To be sure, system disparity still exists within enterprises and across the ACO ecosystem, agrees Nalin Jain, delivery director of advisory services for Buffalo, N.Y.-based CTG Health Solutions.

“Siloes and disparate systems remain a challenge, but those are technical details to be ironed out after successfully moving toward a performance-based culture and attitude,” he said. “You need to first get the right governing structure and get people doing the right things. That is the work that needs to be done first.”

To appreciate the magnitude of difficulty involved with forming ACOs, Jain refers to the 1980s and ‘90s, when acute care entities experimented with acquiring post-acute properties, but soon gave up because the methodologies and reimbursement structures were too different.
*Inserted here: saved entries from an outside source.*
File: src/rtl/e131_pkg.sv
`timescale 1ns / 1ps
// Shared types and constants for the E1.31 data packet framer.
// No dependencies; used by every module under rtl/.
package e131_pkg;

  // input item kinds
  localparam logic KIND_START = 1'b0;
  localparam logic KIND_PAIR  = 1'b1;

  // configuration register indexes
  localparam logic [2:0] REG_CID_HIGH = 3'd0;
  localparam logic [2:0] REG_CID_LOW  = 3'd1;
  localparam logic [2:0] REG_PRIORITY = 3'd2;
  localparam logic [2:0] REG_NAME_0   = 3'd3;
  localparam logic [2:0] REG_NAME_1   = 3'd4;
  localparam logic [2:0] REG_NAME_2   = 3'd5;
  localparam logic [2:0] REG_NAME_3   = 3'd6;
  localparam logic [2:0] REG_NAME_4   = 3'd7;

  localparam logic [7:0] PRIORITY_RESET = 8'd100;

  // header: 126 bytes = 63 words, index 0..62
  localparam logic [5:0] HDR_LAST = 6'd62;

  typedef struct packed {
    logic [127:0] cid;
    logic [319:0] name;
    logic [7:0]   prio;
  } cfg_t;

  typedef struct packed {
    logic        start;
    logic [15:0] universe;
  } seq_req_t;

  typedef struct packed {
    logic       ready;
    logic [7:0] seq;
  } seq_stat_t;

endpackage

File: src/rtl/e131_hdr_mux.sv
`timescale 1ns / 1ps
// Header word assembler: constant template merged with CID, name, priority,
// sequence and universe fields. Depends on e131_pkg.
module e131_hdr_mux (
  input  logic [5:0]      idx,
  input  e131_pkg::cfg_t  cfg,
  input  logic [7:0]      seq,
  input  logic [15:0]     universe,
  output logic [15:0]     word
);

  localparam logic [5:0] CID_W0  = 6'd11;
  localparam logic [5:0] CID_WN  = 6'd18;
  localparam logic [5:0] NAME_W0 = 6'd22;
  localparam logic [5:0] NAME_WN = 6'd41;
  localparam logic [5:0] PRIO_W  = 6'd54;
  localparam logic [5:0] SEQ_W   = 6'd55;
  localparam logic [5:0] UNI_HI_W = 6'd56;
  localparam logic [5:0] UNI_LO_W = 6'd57;

  function automatic logic [15:0] template_word(input logic [5:0] i);
    logic [15:0] w;
    unique case (i)
      6'd0:  w = 16'h0010;   // preamble size
      6'd2:  w = 16'h4153;   // "AS"
      6'd3:  w = 16'h432D;   // "C-"
      6'd4:  w = 16'h4531;   // "E1"
      6'd5:  w = 16'h2E31;   // ".1"
      6'd6:  w = 16'h3700;   // "7", NUL pad
      6'd8:  w = 16'h726E;   // root flags and length
      6'd10: w = 16'h0004;   // root vector
      6'd19: w = 16'h7258;   // framing flags and length
      6'd21: w = 16'h0002;   // framing vector
      6'd58: w = 16'h0B02;   // DMP length low, vector
      6'd59: w = 16'hA100;   // address type, first address high
      6'd61: w = 16'h0102;   // increment low, count high
      6'd62: w = 16'h0100;   // count low, start code
      default: w = 16'h0000;
    endcase
    return w;
  endfunction

  logic [15:0] cid_w  [8];
  logic [15:0] name_w [20];
  logic [2:0]  cid_k;
  logic [4:0]  name_k;

  for (genvar i = 0; i < 8; i++) begin : g_cid
    assign cid_w[i] = cfg.cid[127-16*i -: 16];
  end
  for (genvar i = 0; i < 20; i++) begin : g_name
    assign name_w[i] = cfg.name[319-16*i -: 16];
  end

  assign cid_k  = 3'(idx - CID_W0);
  assign name_k = 5'(idx - NAME_W0);

  always_comb begin
    priority if (idx >= CID_W0 && idx <= CID_WN)   word = cid_w[cid_k];
    else if (idx >= NAME_W0 && idx <= NAME_WN)     word = name_w[name_k];
    else if (idx == PRIO_W)                        word = {cfg.prio, 8'h00};
    else if (idx == SEQ_W)                         word = {8'h00, seq};
    else if (idx == UNI_HI_W)                      word = {8'h00, universe[15:8]};
    else if (idx == UNI_LO_W)                      word = {universe[7:0], 8'h72};
    else                                           word = template_word(idx);
  end

endmodule

File: config.mk
export PLATFORM = sky130hd
export DESIGN_NAME = e131_hdr_mux
export DESIGN_NICKNAME = d
export VERILOG_FILES = /design/src/rtl/e131_pkg.sv /design/src/rtl/e131_hdr_mux.sv
export SDC_FILE = /design/constraint.sdc
export NUM_CORES = 1
export LEC_CHECK = 0
export ABC_AREA = 1
export BUFFER_PORTS_ARGS = -buffer_cell sky130_fd_sc_hd__buf_2
export CAP_MARGIN = 5
export CORE_AREA = 8 8 188 190
export DETAILED_ROUTE_END_ITERATION = 12
export DIE_AREA = 0 0 196 198
export PLACE_DENSITY = 0.42
export SLEW_MARGIN = 20
export SYNTH_ARGS = -nofsm -noshare
export SYNTH_HDL_FRONTEND = slang
export SYNTH_SLANG_ARGS = --single-unit
File: constraint.sdc
create_clock -name vclk -period 5.05
set_input_delay 0.2525 -clock vclk [all_inputs]
set_output_delay 0.2525 -clock vclk [all_outputs]
set_load 0.01 [all_outputs]
Yosys cells after proc, flatten, opt, wreduce, memory -nomap -nowiden
Memory sizes are Yosys's and may differ from the RTL's.
Cells that the tools add are included.
Widths: inputs -> output; s select.
{"block": "totals", "output_inout_bits": 16, "n_memories": 1, "wordCells": 29, "reg_bits": 0, "mem_bits_ro": 960, "input_bits": 486}
{"block": "op_classes", "reduce_logical": 2, "muxes": 12, "add_sub_neg": 2, "n_bitwise": 2, "n_lt_le_gt_ge": 6, "eq_ne": 4}
{"name": "(no name shown)", "words": 64, "word_bits": 15, "read_ports": 1, "rd_ports_with_merged_regs": 0, "wr": 0, "line_no": "e131_hdr_mux.sv:23", "text": "unique case (i)"}
{"op": "$mux 16", "n": 10}
{"op": "$bmux 16 s5", "n": 1}
{"op": "$bmux 16 s3", "n": 1}
{"op": "$eq 6x6->1 const B", "n": 4}
{"op": "$ge 6x4->1 const B", "n": 1}
{"op": "$ge 6x5->1 const B", "n": 1}
{"op": "$ge 6x6->1 const B", "n": 1}
{"op": "$le 6x5->1 const B", "n": 1}
{"op": "$le 6x6->1 const B", "n": 1}
{"op": "$not 5->6", "n": 1}
{"op": "$sub 5x5->5 const B", "n": 1}
{"op": "$ge 4x4->1 const B", "n": 1}
{"op": "$not 3->4", "n": 1}
{"op": "$sub 3x2->3 const B", "n": 1}
{"op": "$logic_and 1x1->1", "n": 2}

Longest topological paths before layout
{"block": "depth", "ltp_word": 7, "ltp_mapped": 16}

Least setup slack after synthesis
No wires, ideal clock.
{"block": "synth_path", "kind": "input port to output port", "start": "input port idx[0]", "end": "output port word[0]", "arrival_ns": 2.338, "stages": 15, "path_slack_ns": 2.459, "t_required_ns": 4.798, "path_buffers": 6, "path_cell_list": "buf_2 -> inv_1 -> buf_2 -> buf_2 -> buf_2 -> ha_1 -> clkbuf_1 -> inv_1 -> clkbuf_1 -> a21oi_1 -> o21ai_0 -> nand3_1 -> nand2_1 -> a21oi_1 -> a21oi_1"}
{"block": "synth_between", "elab_chain_len": 7, "word_cells_on_any_way": 27}
{"item": "start, declared", "line_no": "e131_hdr_mux.sv:5", "text": "input logic [5:0] idx,"}
{"item": "$sub 5x5->5, or another cell as far along", "line_no": "e131_hdr_mux.sv:56", "text": "assign name_k = 5'(idx - NAME_W0);"}
{"item": "$not 5->6 (not written as such) / $mux 16 (equally long branches)", "line_no": "e131_hdr_mux.sv:60, e131_hdr_mux.sv:64"}
{"item": "$bmux 16 s5 / $mux 16 (equally long branches)", "line_no": "e131_hdr_mux.sv:60, e131_hdr_mux.sv:63"}
{"item": "$mux 16, on equally long branches", "line_no": "e131_hdr_mux.sv:60, e131_hdr_mux.sv:62"}
{"item": "$mux 16, on equally long branches", "line_no": "e131_hdr_mux.sv:60, e131_hdr_mux.sv:61"}
{"item": "$mux 16", "line_no": "e131_hdr_mux.sv:60", "text": "else if (idx >= NAME_W0 && idx <= NAME_WN) word = name_w[name_k];"}
{"item": "$mux 16 *", "line_no": "e131_hdr_mux.sv:59", "text": "priority if (idx >= CID_W0 && idx <= CID_WN) word = cid_w[cid_k];"}
{"item": "end, declared", "line_no": "e131_hdr_mux.sv:9", "text": "output logic [15:0] word"}
Every way passes the cells marked *; elsewhere a longest branch is shown, timed or not. The select of a mux whose other input is x is not followed.

Worst setup path in the final report
{"block": "layout_path", "start": "input port idx[0]", "end": "output port word[3]"}
Same word-level chain as after synthesis.

==> impl_metrics.prom <==
# TYPE chip_impl_metric gauge
chip_impl_info{name="setup.worst_path.start_class",value="input port"} 1
chip_impl_metric{name="dp.cells",unit=""} 2116
chip_impl_metric{name="synth.distinct_cells",unit=""} 33
chip_impl_metric{name="dieArea",unit="sq um"} 38800
chip_impl_info{name="synth.top_cells.by_count",value="399 x sky130_fd_sc_hd__nand2_1, 188 x sky130_fd_sc_hd__nor2_1, 165 x sky130_fd_sc_hd__o21ai_0, 151 x sky130_fd_sc_hd__inv_1, 123 x sky130_fd_sc_hd__nand3_1"} 1
chip_impl_info{name="post_synth_main_area_contributors",value="sky130_fd_sc_hd__nand2_1 26%, sky130_fd_sc_hd__o21ai_0 14%, sky130_fd_sc_hd__nor2_1 12%"} 1
chip_impl_metric{name="yosys_warnings",unit=""} 0
chip_impl_metric{name="power_switching",unit="W"} 0.000498
chip_impl_metric{name="max_clock_freq",unit="GHz"} 0.255
chip_impl_metric{name="route.detailed.drc",unit=""} 0
chip_impl_info{name="outcome",value="complete, no violations"} 1
chip_impl_metric{name="synth_sequential_area_ratio",unit=""} 0
chip_impl_metric{name="dr_wl_cell",unit="um"} 19.3
chip_impl_metric{name="synth.cell_area",unit="sq um"} 5800
chip_impl_metric{name="multi_input_area",unit="sq um"} 4780
chip_impl_metric{name="finalCritPeriodShare",unit=""} 0.775
chip_impl_metric{name="power",unit="W"} 0.000818
chip_impl_metric{name="area_share_of_the_leading_cell_type_in_the_synthesized_netlist",unit=""} 0.258
chip_impl_metric{name="worst_slack_on_hold_paths",unit="ns"} 1.03
chip_impl_metric{name="antenna_found_initial",unit=""} 11
chip_impl_metric{name="placementRows",unit=""} 66
chip_impl_metric{name="worst_hold_path.num_cells",unit=""} 6
chip_impl_metric{name="slew_at_the_pin_closest_to_its_max_slew_limit",unit="ns"} 1.06
chip_impl_metric{name="internal_power",unit="W"} 0.000320
chip_impl_metric{name="numSequentialCells",unit=""} 0
chip_impl_metric{name="syn2layout_area_growth",unit="%"} 47.2
chip_impl_metric{name="buffer_ports.inserted",unit=""} 502
chip_impl_metric{name="gr_usage_total",unit=""} 0.195
chip_impl_metric{name="critical_path.max_fanout",unit=""} 80
chip_impl_metric{name="detail_route.first_pass.iterations",unit=""} 5
chip_impl_metric{name="nets_in_the_synthesized_netlist",unit=""} 1780
chip_impl_info{name="holdCritPathClass",value="in2out"} 1
chip_impl_metric{name="grt_max_degree",unit=""} 115
chip_impl_metric{name="seq_area",unit="sq um"} 0
chip_impl_metric{name="pwr-share-seq",unit=""} 0
chip_impl_metric{name="share_clk_of_total_power",unit=""} 0
chip_impl_metric{name="fp.dieW",unit="um"} 196
chip_impl_metric{name="netlist_instances",unit=""} 1286
chip_impl_metric{name="layout_cell_share_with_drive_strength_beyond_1",unit=""} 0.317
chip_impl_metric{name="drt_first_iter_violations",unit=""} 606
chip_impl_info{name="critical_path_class",value="in2out"} 1
chip_impl_metric{name="fillerInstances",unit=""} 3872
chip_impl_info{name="post-synth-top-area-cell",value="sky130_fd_sc_hd__nand2_1"} 1
chip_impl_metric{name="core_region_area",unit="sq um"} 32200
chip_impl_info{name="cell_with_the_most_instances_after_synthesis",value="sky130_fd_sc_hd__nand2_1"} 1
chip_impl_metric{name="hold_viol_final",unit=""} 0
chip_impl_metric{name="detailedPlacementHpwl",unit="um"} 33900
chip_impl_info{name="grt_setup_unrepaired",value="false"} 1
chip_impl_metric{name="finalNetCount",unit=""} 2204
chip_impl_metric{name="timing.critical_path.arrival",unit="ns"} 3.66
chip_impl_metric{name="cts_hold_repair.buffers",unit=""} 0
chip_impl_metric{name="drv.max_cap_violation_count",unit=""} 0
chip_impl_metric{name="io-pin-count",unit=""} 502
chip_impl_info{name="cp-endpoint",value="word[3]"} 1
chip_impl_info{name="crit_path_start",value="idx[0]"} 1
chip_impl_metric{name="totalNegativeSetupSlack",unit="ns"} 0
chip_impl_metric{name="layout_min_cycle_time",unit="ns"} 3.91
chip_impl_metric{name="power.static_leakage",unit="nW"} 4.97
chip_impl_metric{name="wl",unit="um"} 41000
chip_impl_metric{name="nClkBuffers",unit=""} 0
chip_impl_metric{name="globalRoute.totalOverflow",unit=""} 0
chip_impl_metric{name="vias",unit=""} 9867
chip_impl_metric{name="worst_slew_margin_rel",unit=""} 0.291
chip_impl_metric{name="antenna_left",unit=""} 0
chip_impl_metric{name="initial_utilization",unit=""} 0.180
chip_impl_metric{name="post_drt_via_cell_ratio",unit=""} 4.64
chip_impl_metric{name="post_layout_nonfiller_instances",unit=""} 2126
chip_impl_metric{name="wire_length_of_the_first_global_routing_pass",unit="um"} 59800
chip_impl_metric{name="gpl.final_weighted_congestion",unit=""} 0.950
chip_impl_metric{name="final-max-slew-violation-count",unit=""} 0
chip_impl_metric{name="number_of_global_route_vias_before_repair",unit=""} 10053
chip_impl_metric{name="die_height",unit="um"} 198
chip_impl_metric{name="setup-violations-final",unit=""} 0
chip_impl_metric{name="power_density",unit="nW/um^2"} 95.8
chip_impl_metric{name="crit_path_required_time",unit="ns"} 4.80
chip_impl_metric{name="irDropWorstVdd",unit="uV"} 25.4
chip_impl_metric{name="power.switching_fraction",unit=""} 0.609
chip_impl_metric{name="post_cts_buffers",unit=""} 0
chip_impl_metric{name="syn_area_per_cell",unit="sq um"} 4.51
chip_impl_info{name="worstSetupEndpointType",value="output port"} 1
chip_impl_metric{name="cts_resized",unit=""} 0
chip_impl_metric{name="power.combinational.fraction",unit=""} 1.000
[power groups by stage]
stage          Combinational (W)       Clock [W]  Sequential [W]
2_1_floorplan           0.000436               0               0
3_3_place_gp            0.000828               0               0
3_5_place_dp            0.000826               0               0
4_1_cts                 0.000829               0               0
5_1_grt                 0.000920  0.000000000186               0
6_report                0.000818  0.000000000265               0
[cell usage in the layout, fill, tap and decap left out, types with 8 or more instances in the layout]
| cell | count |
|---|---|
| sky130_fd_sc_hd__buf_2 | 500 |
| sky130_fd_sc_hd__nand2_1 | 399 |
| sky130_fd_sc_hd__nor2_1 | 188 |
| sky130_fd_sc_hd__o21ai_0 | 165 |
| sky130_fd_sc_hd__inv_1 | 148 |
| sky130_fd_sc_hd__nand3_1 | 123 |
| sky130_fd_sc_hd__a21oi_1 | 53 |
| sky130_fd_sc_hd__o211ai_1 | 22 |
| sky130_fd_sc_hd__o22ai_1 | 16 |
| sky130_fd_sc_hd__o221ai_1 | 16 |
| sky130_fd_sc_hd__buf_4 | 12 |
| sky130_fd_sc_hd__inv_2 | 11 |
| sky130_fd_sc_hd__diode_2 | 10 |
| sky130_fd_sc_hd__o21ai_1 | 10 |
| sky130_fd_sc_hd__a21boi_1 | 8 |
| sky130_fd_sc_hd__ha_1 | 8 |
[per-layer routing]
layer	track usage	routed length [um]	vias up	part of all wire
li1	-	-	4972	-
met2	0.346	20100	377	0.49
met1	0.249	17500	4480	0.43
met5	0	25	-	0.00061
met4	0.0264	483	4	0.012
met3	0.0357	2810	34	0.069
[cell families (layout without fill, tap and decap cells)]
group	Yosys count	in the layout	share of synthesized area
simple gates	729	729	0.515
compound gates	295	295	0.284
buf+inv	253	675	0.179
fa+ha+maj	8	8	0.0172
xor+xnor	1	1	0.00474
other cells	0	10	0
[worst max-delay path, stage by stage]
cell	delay, ns
sky130_fd_sc_hd__buf_6	0.45
sky130_fd_sc_hd__inv_6	0.20
sky130_fd_sc_hd__ha_1	0.34
sky130_fd_sc_hd__buf_4	0.29
sky130_fd_sc_hd__clkinv_1	0.90
sky130_fd_sc_hd__a21oi_1	0.39
sky130_fd_sc_hd__o21ai_0	0.14
sky130_fd_sc_hd__nand3_1	0.09
sky130_fd_sc_hd__nand2_1	0.06
sky130_fd_sc_hd__a21oi_1	0.24
sky130_fd_sc_hd__a21oi_1	0.07
sky130_fd_sc_hd__buf_2	0.16
[how the worst min path moves through the flow]
stage / to / slack [ns] / from
6_report: word[13] / 1.03 / cfg[5]
4_1_cts: word[8] / 1.03 / cfg[0]
3_5_place_dp: word[8] / 1.03 / cfg[0]
5_1_grt: word[13] / 1.06 / cfg[5]
2_1_floorplan: word[7] / 0.79 / seq[7]
3_3_place_gp: word[9] / 1.02 / cfg[1]
[cell type report]
class,instances,area share
Inverter,161,0.0713
Tap cell,408,0.0597
Multi-Input combinational cell,1033,0.559
Timing Repair Buffer,514,0.307
Antenna cell,10,0.00293
[stage by stage]
stage	worst slack, ns	utilization	instance area [sq um]
final	1.14	0.265	8540
after global routing	0.869	0.265	8540
after CTS	1.26	0.264	8510
after detailed placement	1.28	0.264	8510
after global placement	1.27	0.264	8510
after floorplan	2.46	-	5800
Power figures use the tool's default switching activity.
Now, however, Jain believes these organizations have a chance at success because technology has forged better connections and fostered greater understanding about what is needed to make them work.
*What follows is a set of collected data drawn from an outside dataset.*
## src/rtl/tcc_pkg.sv

```systemverilog
// Shared types and constants of the text console cursor engine.
// Depends on nothing; every module of the engine imports it.
`default_nettype none

package tcc_pkg;

    // Field widths of the stream payloads
    localparam int OP_W       = 2;
    localparam int CHAR_W     = 8;
    localparam int IDX_W      = 11;
    localparam int POS_W      = 11;
    localparam int CELL_W     = 16;
    localparam int COLOR_W    = 8;
    localparam int IN_DATA_W  = 24;
    localparam int OUT_DATA_W = 32;

    // Command queue between front and back
    localparam int QDEPTH = 4;
    localparam int PTR_W  = $clog2(QDEPTH);

    localparam int TAB_STOP = 8;

    // Operation codes on the input tuser
    localparam logic [OP_W-1:0] OP_PUT   = 2'd0;
    localparam logic [OP_W-1:0] OP_CLEAR = 2'd1;
    localparam logic [OP_W-1:0] OP_READ  = 2'd2;
    localparam logic [OP_W-1:0] OP_NONE  = 2'd3;

    // Control characters and the blank glyph
    localparam logic [CHAR_W-1:0] CH_TAB     = 8'h09;
    localparam logic [CHAR_W-1:0] CH_NEWLINE = 8'h0A;
    localparam logic [CHAR_W-1:0] CH_RETURN  = 8'h0D;
    localparam logic [CHAR_W-1:0] CH_BLANK   = 8'h20;

    localparam logic [COLOR_W-1:0] COLOR_RESET = 8'h07;

    // Command kinds decided by the front
    typedef logic [2:0] t_kind;
    localparam t_kind K_NOP     = 3'd0;
    localparam t_kind K_GLYPH   = 3'd1;
    localparam t_kind K_NEWLINE = 3'd2;
    localparam t_kind K_RETURN  = 3'd3;
    localparam t_kind K_TAB     = 3'd4;
    localparam t_kind K_CLEAR   = 3'd5;
    localparam t_kind K_READ    = 3'd6;

    // One classified command
    typedef struct packed {
        t_kind             kind;
        logic [CHAR_W-1:0] char_code;
        logic              idx_ok;
        logic [IDX_W-1:0]  cell_index;
    } t_cmd;

    // Queue status seen by both sides
    typedef struct packed {
        logic full;
        logic empty;
    } t_q_status;

endpackage

`default_nettype wire

```

## src/rtl/tcc_front.sv

```systemverilog
// Front end of the console engine: takes input transactions and classifies them.
// Depends on tcc_pkg; feeds tcc_queue.
`default_nettype none

module tcc_front
    import tcc_pkg::*;
#(
    parameter int CELLS = 2000
) (
    input  wire logic                 i_valid,
    output logic                      o_ready,
    input  wire logic [IN_DATA_W-1:0] i_data,   // char_code [7:0], cell_index [18:8]
    input  wire logic [OP_W-1:0]      i_user,   // op [1:0]
    input  wire t_q_status            i_q_status,
    output logic                      o_push,
    output t_cmd                      o_cmd
);

    logic [CHAR_W-1:0] char_code;
    logic [IDX_W-1:0]  cell_index;
    t_kind             kind;

    assign char_code  = i_data[CHAR_W-1:0];
    assign cell_index = i_data[CHAR_W +: IDX_W];

    // Accept whenever the queue has room
    assign o_ready = !i_q_status.full;
    assign o_push  = i_valid && !i_q_status.full;

    // Decide the command kind
    always_comb begin
        kind = K_NOP;
        unique case (i_user)
            OP_PUT: begin
                unique case (char_code)
                    CH_NEWLINE: kind = K_NEWLINE;
                    CH_RETURN:  kind = K_RETURN;
                    CH_TAB:     kind = K_TAB;
                    default:    kind = K_GLYPH;
                endcase
            end
            OP_CLEAR: kind = K_CLEAR;
            OP_READ:  kind = K_READ;
            OP_NONE:  kind = K_NOP;
        endcase
    end

    // Pack the command, with the range check on the read index done here
    always_comb begin
        o_cmd.kind       = kind;
        o_cmd.char_code  = char_code;
        o_cmd.idx_ok     = (IDX_W+2)'(cell_index) < (IDX_W+2)'(CELLS);
        o_cmd.cell_index = cell_index;
    end

endmodule

`default_nettype wire

```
“If accountable care is a verb and not a noun, then you can see it is just good medicine,” he said. “In advising our clients on what is needed for ACOs, we are very clear about what lies ahead and that they should have a triple aim of maintaining a caring population and providing a positive patient experience while cutting healthcare costs.”

Nick Stepro, director of analytics at Burlington, Mass.-based Arcadia Healthcare Solutions, also sees a massive challenge for providers in aggregating data from disparate, siloed entities within the ACO confines.

“Over the past year, health systems engaged in ACOs or similar care models have begun to understand the real challenge of getting timely visibility into the navigation, costs, and health status of their populations,” he said. “In many cases, this means integrating data from thousands of providers across of EHRs, hospital systems, and claims feeds. ACOs that had not invested in these type of capabilities were effectively flying blind, with no visibility into performance until it was time to submit data at year-end.”

In order to avert getting this unpleasant surprise, the health systems involved in ACOs are now investing in a clinical data integration strategy to enable real-time performance monitoring and care coordination, Stepro said.

As experts point out, aging infrastructure prevents the interoperability facet necessary for facilitating ACO communications and coordination – in essence, the healthcare industry is being trapped by its past and the technology of yesterday is preventing forward progress. Another major inhibitor is the prevention of seamless workflow, says John Gobron, CEO of Denver-based Aventura.

“It seems like everyone benefits from the digitization of data except clinicians, who have found it to be a cumbersome process,” he said. “The computer shouldn’t be an impediment.”

There is still too much complexity in workflow, Gobron says, with too many levels and layers between users and the right information. That is why he says Aventura is focused on improving workflow so that clinicians can get the data they need in as easy a manner as possible.

“The problem is easier to solve when it concerns the data instead of the infrastructure,” Gobron said.

“But the workflow and usability factors just are not there yet. We’re still trying to shake off the paper age. Digitization doesn’t mean electronically generated paper. This is more than just data entry. Until the workflow issue can be solved, it just won’t happen.”